Pero hablemos del meollo. El tema no es cualquier cosa: la muerte de un ser querido, de un amigo o amiga. Rivero, como cualquier prosista, cae y se revuelca en la anécdota. Nos cuenta, como si de unas memorias se tratase, cómo conoce a esta persona; nos habla de los lugares de su adolescencia, de amigos y amigas como Cris, Sandra o Pau. También nos habla de sus salidas nocturnas, y nos cuenta momentos, confidencias… Incluso nos habla de algo tan concreto como la enfermedad que le fue diagnosticada a esta persona: un melanoma, que se le detectó mientras vivía en Yokohama. Todos los detalles que sirven para siluetear esta historia tan personal, tan particular son, igual que en la buena narrativa, una excusa para hablar de otras cosas. ¿De qué? Del paso del tiempo, de la muerte, de la memoria y el amor. Los grandes temas de la poesía tratados a través de una historia plena de verdad y de belleza. En esa mezcla de lirismo y narrativa fragmentada, con ese autobiografismo, me ha recordado a otro libro difícil de encasillar: Canal, de Javier Fernández. Y, por ende, también a otros libros herederos de este: El desgarro, de Jorge Villalobos o Redención, de David Refoyo. Todos ellos dedicados a familiares o amigos fallecidos.
En fin, decía Vicente Luis Mora de este libro que era el mejor que había leído de la poesía joven actual.
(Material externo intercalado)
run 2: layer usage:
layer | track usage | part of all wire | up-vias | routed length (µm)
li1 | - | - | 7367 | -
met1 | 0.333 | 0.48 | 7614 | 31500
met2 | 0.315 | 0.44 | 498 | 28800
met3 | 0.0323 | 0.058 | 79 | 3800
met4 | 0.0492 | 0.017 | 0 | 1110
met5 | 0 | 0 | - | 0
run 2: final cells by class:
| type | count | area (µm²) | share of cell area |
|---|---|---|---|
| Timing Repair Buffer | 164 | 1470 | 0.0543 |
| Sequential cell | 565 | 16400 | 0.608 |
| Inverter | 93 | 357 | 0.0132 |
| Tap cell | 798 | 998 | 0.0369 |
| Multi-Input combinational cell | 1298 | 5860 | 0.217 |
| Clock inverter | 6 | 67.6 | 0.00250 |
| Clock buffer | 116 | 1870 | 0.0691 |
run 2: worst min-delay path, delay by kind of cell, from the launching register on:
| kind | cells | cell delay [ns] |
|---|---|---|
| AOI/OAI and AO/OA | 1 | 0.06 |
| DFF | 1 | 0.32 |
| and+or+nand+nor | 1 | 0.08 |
===== src/rtl/parity_check_rx.sv =====
// Odd-parity checker with a small payload FIFO and a saturating error counter.
// Define PARITY_ERR_FORWARD_EN to store failing words, tagged, instead of dropping them.
module parity_check_rx #(
  parameter int unsigned DEPTH = 4,
  parameter int unsigned CNT_W = 8
) (
  input  logic             clk,
  input  logic             reset,
  input  logic [9:0]       in_word,
  input  logic             in_valid,
  output logic             in_ready,
  output logic [8:0]       out_data,
  output logic             out_err,
  output logic             out_valid,
  input  logic             out_ready,
  input  logic             err_clr,
  output logic [CNT_W-1:0] err_cnt,
  output logic             err_pulse
);

  localparam int unsigned AW = $clog2(DEPTH);
  localparam logic [AW:0] FULL = (AW + 1)'(DEPTH);

`ifdef PARITY_ERR_FORWARD_EN
  localparam int unsigned EW = 10;
`else
  localparam int unsigned EW = 9;
`endif

  logic [EW-1:0] mem [DEPTH];
  logic [AW-1:0] wr_ptr, rd_ptr;
  logic [AW:0]   count;
  logic          good, push, pop, wr_en;
  logic [EW-1:0] entry;

  assign good      = ^in_word;
  assign in_ready  = (count != FULL);
  assign out_valid = (count != '0);
  assign push      = in_valid && in_ready;
  assign pop       = out_valid && out_ready;
  assign out_data  = mem[rd_ptr][8:0];

`ifdef PARITY_ERR_FORWARD_EN
  assign wr_en   = push;
  assign entry   = {~good, in_word[9:1]};
  // Gate with out_valid so unwritten storage never leaks onto out_err.
  assign out_err = out_valid && mem[rd_ptr][9];
`else
  assign wr_en   = push && good;
  assign entry   = in_word[9:1];
  assign out_err = 1'b0;
`endif

  always_ff @(posedge clk) begin
    if (wr_en) begin
      mem[wr_ptr] <= entry;
    end
  end

  always_ff @(posedge clk or posedge reset) begin
    if (reset) begin
      wr_ptr    <= '0;
      rd_ptr    <= '0;
      count     <= '0;
      err_cnt   <= '0;
      err_pulse <= 1'b0;
    end else begin
      if (wr_en) begin
        wr_ptr <= wr_ptr + 1'b1;
      end
      if (pop) begin
        rd_ptr <= rd_ptr + 1'b1;
      end
      if (wr_en && !pop) begin
        count <= count + 1'b1;
      end else if (!wr_en && pop) begin
        count <= count - 1'b1;
      end
      // Clear wins over a same-cycle increment; the pulse still reports the error.
      if (err_clr) begin
        err_cnt <= '0;
      end else if (push && !good && (err_cnt != '1)) begin
        err_cnt <= err_cnt + 1'b1;
      end
      err_pulse <= push && !good;
    end
  end

endmodule
`config.mk`:
```
export PLATFORM = sky130hd
export DESIGN_NAME = reg_file_wordline_flat
export DESIGN_NICKNAME = d
export VERILOG_FILES = /design/src/rtl/reg_file_wordline_if.sv /design/src/rtl/reg_file_wordline.sv /design/src/flat_wrapper.sv
export SDC_FILE = /design/constraint.sdc
export NUM_CORES = 1
export LEC_CHECK = 0
export BUFFER_PORTS_ARGS = -buffer_cell sky130_fd_sc_hd__buf_2
export CAP_MARGIN = 20
export CELL_PAD_IN_SITES_DETAIL_PLACEMENT = 0
export CELL_PAD_IN_SITES_GLOBAL_PLACEMENT = 1
export CORE_UTILIZATION = 28
export CTS_CLUSTER_DIAMETER = 40
export DETAILED_ROUTE_END_ITERATION = 8
export GPL_ROUTABILITY_DRIVEN = 0
export PLACE_DENSITY = 0.56
export RECOVER_POWER = 25
export SKIP_CTS_REPAIR_TIMING = 1
export SLEW_MARGIN = 20
export SYNTH_ARGS = -nofsm -noshare
export SYNTH_HDL_FRONTEND = slang
export SYNTH_SLANG_ARGS = --single-unit
```
`constraint.sdc`:
```
create_clock -name clk -period 2.9 [get_ports clk]
set_clock_uncertainty 0.1 [all_clocks]
set_input_delay 0.29 -clock clk [delete_from_list [all_inputs] [get_ports clk]]
set_output_delay 0.29 -clock clk [all_outputs]
set_load 0.005 [all_outputs]
```
`src/rtl/reg_file_wordline_if.sv`:
```
// rtl/reg_file_wordline_if.sv - write wordline / read port bundle for the register file
interface reg_file_wordline_if #(
  parameter int DW = 16
);
  logic [15:0]   wordline;
  logic [DW-1:0] wr_data;
  logic [3:0]    src_reg1;
  logic [3:0]    src_reg2;
  logic [DW-1:0] src_data1;
  logic [DW-1:0] src_data2;
  logic          wl_err;

  // Driver side: decoder/writeback plus the decode stage issuing reads
  modport master (
    output wordline, wr_data, src_reg1, src_reg2,
    input  src_data1, src_data2, wl_err
  );

  // Register file side
  modport slave (
    input  wordline, wr_data, src_reg1, src_reg2,
    output src_data1, src_data2, wl_err
  );
endinterface

```
`src/rtl/reg_file_wordline.sv`:
```
// rtl/reg_file_wordline.sv - 16-entry register file with one-hot wordline write and bypassed reads
// Writes land only for a one-hot wordline; a multi-hot wordline writes nothing and
// raises a sticky error. Reads are combinational and forward same-cycle writeback data.
module reg_file_wordline #(
  parameter int DW      = 16,
  parameter int ZERO_R0 = 1
) (
  input  logic                  clk,
  input  logic                  rst,
  reg_file_wordline_if.slave    bus
);

  logic [DW-1:0] regs [16];
  logic          wl_nonzero;
  logic          wl_one_hot;
  logic          wl_multi_hot;
  logic          wl_err_q;

  // Classify the wordline: a single set bit means the decoder produced a legal write
  always_comb begin
    wl_nonzero   = (bus.wordline != 16'h0000);
    wl_one_hot   = wl_nonzero && ((bus.wordline & (bus.wordline - 16'd1)) == 16'h0000);
    wl_multi_hot = wl_nonzero && !wl_one_hot;
  end

  // Register storage: reset clears everything and beats any write in the same cycle
  always_ff @(posedge clk) begin
    if (rst) begin
      for (int i = 0; i < 16; i++) begin
        regs[i] <= '0;
      end
    end else begin
      for (int i = 0; i < 16; i++) begin
        if (wl_one_hot && bus.wordline[i] && !((ZERO_R0 != 0) && (i == 0))) begin
          regs[i] <= bus.wr_data;
        end
      end
    end
  end

  // Sticky malformed-wordline flag, cleared only by reset
  always_ff @(posedge clk) begin
    if (rst) begin
      wl_err_q <= 1'b0;
    end else if (wl_multi_hot) begin
      wl_err_q <= 1'b1;
    end
  end

  // Read port 1: hardwired zero, then bypass of a legal same-cycle write, then storage
  always_comb begin
    bus.src_data1 = regs[bus.src_reg1];
    if ((ZERO_R0 != 0) && (bus.src_reg1 == 4'd0)) begin
      bus.src_data1 = '0;
    end else if (wl_one_hot && bus.wordline[bus.src_reg1]) begin
      bus.src_data1 = bus.wr_data;
    end
  end

  // Read port 2: same selection as port 1, fully independent
  always_comb begin
    bus.src_data2 = regs[bus.src_reg2];
    if ((ZERO_R0 != 0) && (bus.src_reg2 == 4'd0)) begin
      bus.src_data2 = '0;
    end else if (wl_one_hot && bus.wordline[bus.src_reg2]) begin
      bus.src_data2 = bus.wr_data;
    end
  end

  assign bus.wl_err = wl_err_q;

endmodule

```
`src/flat_wrapper.sv`:
```
// flat-port wrapper written by rule: the top's interface ports become plain ports
module reg_file_wordline_flat 
#(
  parameter int DW      = 16,
  parameter int ZERO_R0 = 1
)
  (clk, rst, bus_wordline, bus_wr_data, bus_src_reg1, bus_src_reg2, bus_src_data1, bus_src_data2, bus_wl_err);
  reg_file_wordline_if #(.DW(DW)) bus_i ();
  input  logic clk;
  input  logic rst;
  input wire logic [$bits(bus_i.wordline)-1:0] bus_wordline;
  input wire logic [$bits(bus_i.wr_data)-1:0] bus_wr_data;
  input wire logic [$bits(bus_i.src_reg1)-1:0] bus_src_reg1;
  input wire logic [$bits(bus_i.src_reg2)-1:0] bus_src_reg2;
  output wire logic [$bits(bus_i.src_data1)-1:0] bus_src_data1;
  output wire logic [$bits(bus_i.src_data2)-1:0] bus_src_data2;
  output wire logic [$bits(bus_i.wl_err)-1:0] bus_wl_err;
  assign bus_i.wordline = bus_wordline;
  assign bus_i.wr_data = bus_wr_data;
  assign bus_i.src_reg1 = bus_src_reg1;
  assign bus_i.src_reg2 = bus_src_reg2;
  assign bus_src_data1 = bus_i.src_data1;
  assign bus_src_data2 = bus_i.src_data2;
  assign bus_wl_err = bus_i.wl_err;
  reg_file_wordline #(.DW(DW), .ZERO_R0(ZERO_R0)) u_core (.clk(clk), .rst(rst), .bus(bus_i));
endmodule
```
# Word level (Yosys, flattened, before mapping)
# Memory sizes are Yosys's and may differ from the RTL's.
# Index checks and enable logic that the tools add are counted.
# Widths: inputs -> output; s select.
[classes]
add_sub_neg = 1
n_lt_le_gt_ge = 2
mux = 70
n_reduce_logical = 24
n_bitwise = 16
[ops]
columns = ["operator", "count"]
rows = [
  ["$mux 16", 19],
  ["$mux 1", 49],
  ["$logic_and 1x1->1", 19],
  ["$and 16x16->16", 1],
  ["$logic_not 16->1", 1],
  ["$reduce_bool 16->1", 1],
  ["$sub 16x1->16 const B", 1],
  ["$or 1x1->1", 15],
  ["$lt 4x5->1 const B", 2],
  ["$bmux 1 s4", 2],
  ["$logic_not 4->1", 2],
  ["$logic_not 1->1", 1],
]
[word_totals]
inputBits = 42
register_bits = 1
out_inout_bits = 33
elab_cells = 115
mem_bits_rw = 256
mem_count = 1
[memory_table]
columns = ["name", "depth", "word_bits", "read_ports", "rd_ports_with_merged_regs", "wr", "line_no", "text"]
rows = [
  ["u_core.regs", 16, 16, 2, 0, 16, "reg_file_wordline.sv:13", "logic [DW-1:0] regs [16];"],
]

# Depth between registers and ports, before layout
[depth]
ltp_word = 9
mapped_depth = 9
depth_no_buf = 5

# Worst setup path before layout
# OpenSTA, ideal clock, no wires.
[synth_timing]
kind = "input port to output port"
from = "in bus_src_reg1[0]"
to = "out bus_src_data1[11]"
cell_stages = 7
t_arrival_ns = 2.641
path_slack_ns = -0.131
required_time_ns = 2.510
path_cell_list = "buf_2 > buf_1 > buf_1 > mux4_2 > mux4_2 > o41ai_1 > o21ai_1"
[synth_between]
elab_chain_cells = 5
[synth_lines]
columns = ["element", "line_no", "text"]
rows = [
  ["from (decl)", "flat_wrapper.sv:13", "input wire logic [$bits(bus_i.src_reg1)-1:0] bus_src_reg1;"],
  ["$bmux 1 s4", "reg_file_wordline.sv:55", "end else if (wl_one_hot && bus.wordline[bus.src_reg1]) begin"],
  ["$mux 1 (not written as such)", "reg_file_wordline.sv:55", ""],
  ["$logic_and 1x1->1", "reg_file_wordline.sv:55", ""],
  ["$mux 16", "reg_file_wordline.sv:55", ""],
  ["$mux 16 *", "reg_file_wordline.sv:53", "if ((ZERO_R0 != 0) && (bus.src_reg1 == 4'd0)) begin"],
  ["to (decl)", "flat_wrapper.sv:15", "output wire logic [$bits(bus_i.src_data1)-1:0] bus_src_data1;"],
]
# Mark *: on every way between the ends. The rest lies on a longest branch, timed or not. The select of a mux whose other input is x is not followed.

# Worst setup path in the final report
[layout_timing]
from = "in bus_wordline[7]"
to = "out bus_src_data2[7]"
[layout_between]
elab_chain_cells = 7
[layout_lines]
columns = ["element", "line_no", "text"]
rows = [
  ["from (decl)", "flat_wrapper.sv:11", "input wire logic [$bits(bus_i.wordline)-1:0] bus_wordline;"],
  ["$sub 16x1->16", "reg_file_wordline.sv:22", "wl_one_hot = wl_nonzero && ((bus.wordline & (bus.wordline - 16'd1)) == 16'h0000);"],
  ["$and 16x16->16", "reg_file_wordline.sv:22", ""],
  ["$logic_not 16->1", "reg_file_wordline.sv:22", ""],
  ["$logic_and 1x1->1", "reg_file_wordline.sv:22", ""],
  ["$logic_and 1x1->1 *", "reg_file_wordline.sv:65", "end else if (wl_one_hot && bus.wordline[bus.src_reg2]) begin"],
  ["$mux 16 *", "reg_file_wordline.sv:65", ""],
  ["$mux 16 *", "reg_file_wordline.sv:63", "if ((ZERO_R0 != 0) && (bus.src_reg2 == 4'd0)) begin"],
  ["to (decl)", "flat_wrapper.sv:16", "output wire logic [$bits(bus_i.src_data2)-1:0] bus_src_data2;"],
]
# Marked as above.

==> summary.md <==
| Metric | Value |
|---|---|
| Status | `complete, but fails checks` |
| Violated checks | `setup timing` |
| Layout cell share with drive strength beyond 1 | `46.98%` |
| Top cells by area, synth | `edfxtp_1 (55%), mux4_2 (22%), nor2_1 (4.2%)` |
| Antenna Nets Post-Route | `0` |
| Clock Latency Late Sink | `slightly above 500 ps` |
| Ys Warns | `0` |
| Syn_area_per_cell | `14.73 sq um` |
| Clk slew on worst S/H paths | `60 ps` |
| # diodes | `0` |
| Drt total wl | `46,460 um` |
| Hold Vio Cnt, Final | `0` |
| CP Capture Type | `output port` |
| Starting DRT DRC Count | `705` |
| Ports | `between 70 and 80` |
| Worst Path Max Fanout | `8` |
| Pwr Density | `590.6 nW/um^2` |
| RSZ-0062 raised after global routing | `yes` |
| CTS tree | `yes` |
| Top-count cell post-synth | `edfxtp_1` |
| Die ar. | `~48,000 sq um` |
| Clk root buf | `clkbuf_16` |
| IO Port Bufs | `74` |
| DR DRC count | `0` |
| Worst EP arrival | `2690 ps` |
| Htree depth | `2` |
| Dpl hpwl | `between 30,000 and 40,000 um` |
| Seq/Total Area, Yosys | `55.20%` |
| Cell variety after synth | `43` |
| Die outline width | `218.2 um` |
| Cell area after synthesis | `13,090 sq um` |
| Synth-to-Final Area Change | `30.54%` |
| Final setup margin | `-184.2 ps` |
| Fmax | `324.2 MHz` |
| Total GRT Usage | `19.57%` |
| Met3 usage | `3.201%` |
| Worst EP required | `approximately 2500 ps` |
| Synth Instances | `889` |
| EDFF count, synth | `240` |
| First-pass GRT wire length | `66,510 um` |
| Starting density of the core | `28.60%` |
| Core Area | `between 40,000 and 50,000 sq um` |
| Post-synthesis net count | `931` |
| Share of the synthesized area in the top cell type | `55.05%` |
| Min Hold Slack | `between 200 and 300 ps` |
| Synth cell count leaders | `edfxtp_1 (240), nor2_1 (148), mux4_2 (130)` |
| Max capacitance violation total | `0` |
| Nets | `1,106` |
| FF+latch count, synth | `~240` |
| Relative slew margins | `around an eighth` |
| Final period utilization | `106.4%` |
| Placement Setup Slack | `-219.9 ps` |
| DP Cell Count | `1,618` |
| Met2 GRT Util | `35.05%` |
| CTS buffer count | `38` |
| Met1 usage | `between 20% and 30%` |
| Vias in the first global route | `9,482` |
| VDD IR max | `0.0003310 V` |
| Post-synth ARST share | `0%` |
| Clock sinks | `between 200 and 250` |
| Initial antenna violation count | `0` |
| Row count | `78` |
| Largest net degree at the start of global routing | `32` |
| Final min period | `just over 3000 ps` |
| Busiest grt layer | `met2` |
| DR pass1 iterations | `5` |
| Final Power | `~10,000 uW` |
| Worst Path Class, Setup | `in2out` |
| Vias/cell | `5.389` |
| Max-slew violations | `0` |
| Grt ovf | `0` |
| Clock Path Buffers | `3` |
| Startpoint types | `primary input` |
| HP Class | `in2reg` |
| Static Leak | `0.006197 uW` |
| Least-Margin Pin Slew | `between 1000 and 1500 ps` |
| Vias | `9,118` |
| Post-synth top flop | `edfxtp_1` |
| DR WL/cell | `27.46 um` |
| Non-Filler Instances | `around 1.7k` |
| Area leader, netlist | `edfxtp_1` |
| Die height | `218.2 um` |
| Setup-failing EPs final | `31` |
[cell families (layout without fill, tap and decap cells)]
logic type,Yosys count,in the layout,share of synthesized area (%)
buf+inv,108,311,3.230
flops,241,241,55.20
mux,188,188,27.20
compound gates,100,100,5.667
simple gates,251,251,8.630
fa+ha+maj,1,1,0.07646
[state kept, by name, indices dropped and copies added, names as in the netlist]
name and cells:
u_core.regs 240, u_core.bus.wl_err 1
[stage by stage]
stage          instance area [sq um]  util (%)  setup TNS, ps
2_1_floorplan                  13110         -              0
3_3_place_gp                   15420     33.69         -16900
3_5_place_dp                   15420     33.70         -13120
4_1_cts                        16650     36.39          -5187
5_1_grt                        17090     37.34          -4380
6_report                       17090     37.34          -2776
[per-layer routing]
| metal | vias up | part of all wire [%] |
|---|---|---|
| met4 | 0 | 2.7 |
| met2 | 287 | 53 |
| met3 | 82 | 4.6 |
| li1 | 3893 | - |
| met5 | - | 0 |
| met1 | 4856 | 40 |
[final cells by class]
cell class	count	area [sq um]
tap	600	750.7
sequential	241	7227
fill	4279	28680
timing repair buffer	225	2013
multi-input combinational	540	5803
clock inverter	27	246.5
clock buffer	41	983.4
inverter	18	67.56
[cell usage in the layout (no fill, tap or decap), drive strengths merged, types with 25 or more instances in the layout]
cell type,instances
o21ai,27
mux4,130
edfxtp,240
nor2,148
clkbuf,45
nand2b,25
buf,221
mux2,42
inv,25
nand2,36
[critical path, cell delays in order]
cell	delay [ps]
buf_6	90
or4_4	570
buf_6	150
nor4_4	280
mux2i_2	130
or4_4	560
buf_12	190
mux2_4	300
buf_6	120
[worst paths after layout]
path                      from            endpoint  cells past startpoint  slack [ps]
max            bus_wordline[7]    bus_src_data2[7]                      9        -180
min            bus_wr_data[12]  u_core.regs[4][12]                      3         280
max reg2reg  u_core.bus.wl_err   u_core.bus.wl_err                      2        2220
min reg2reg  u_core.bus.wl_err   u_core.bus.wl_err                      2         350
[where the power goes]
group	switching, uW	internal, uW	leakage, uW
logic	771	776	0.00331
registers	102	4060	0.00230
clock network	1710	2680	0.000590
No activity file was read; power rests on OpenSTA's default activity.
Creo que en realidad quería decir que era el que más le había gustado, cosa que confunden muchos críticos. En cualquier caso, Raíz dulce es un libro interesante, un poemario-diario-memorias, etc. que podrá gustar a todo tipo de lectores y que, sobre todo, nos da una lección bastante importante: que a quién le importa saber si está leyendo un libro de poesía, de memorias o de lo que sea, si a lo que venimos todos los lectores, es a imbuirnos de algo que nos toque, que nos llene, a llevarnos en el bolsillo un puñado de versos o de renglones como el eliotiano “todo lo enardece y alza la crueldad milagrosa de abril” o “Quiero hablarte en presente y que imagines que la cara del mundo todavía no es esta, que tu muerte está aún por decidir, que en la forma futura de la vida / aún cabe tanto”. De esto iba la cosa; todo lo demás sobra.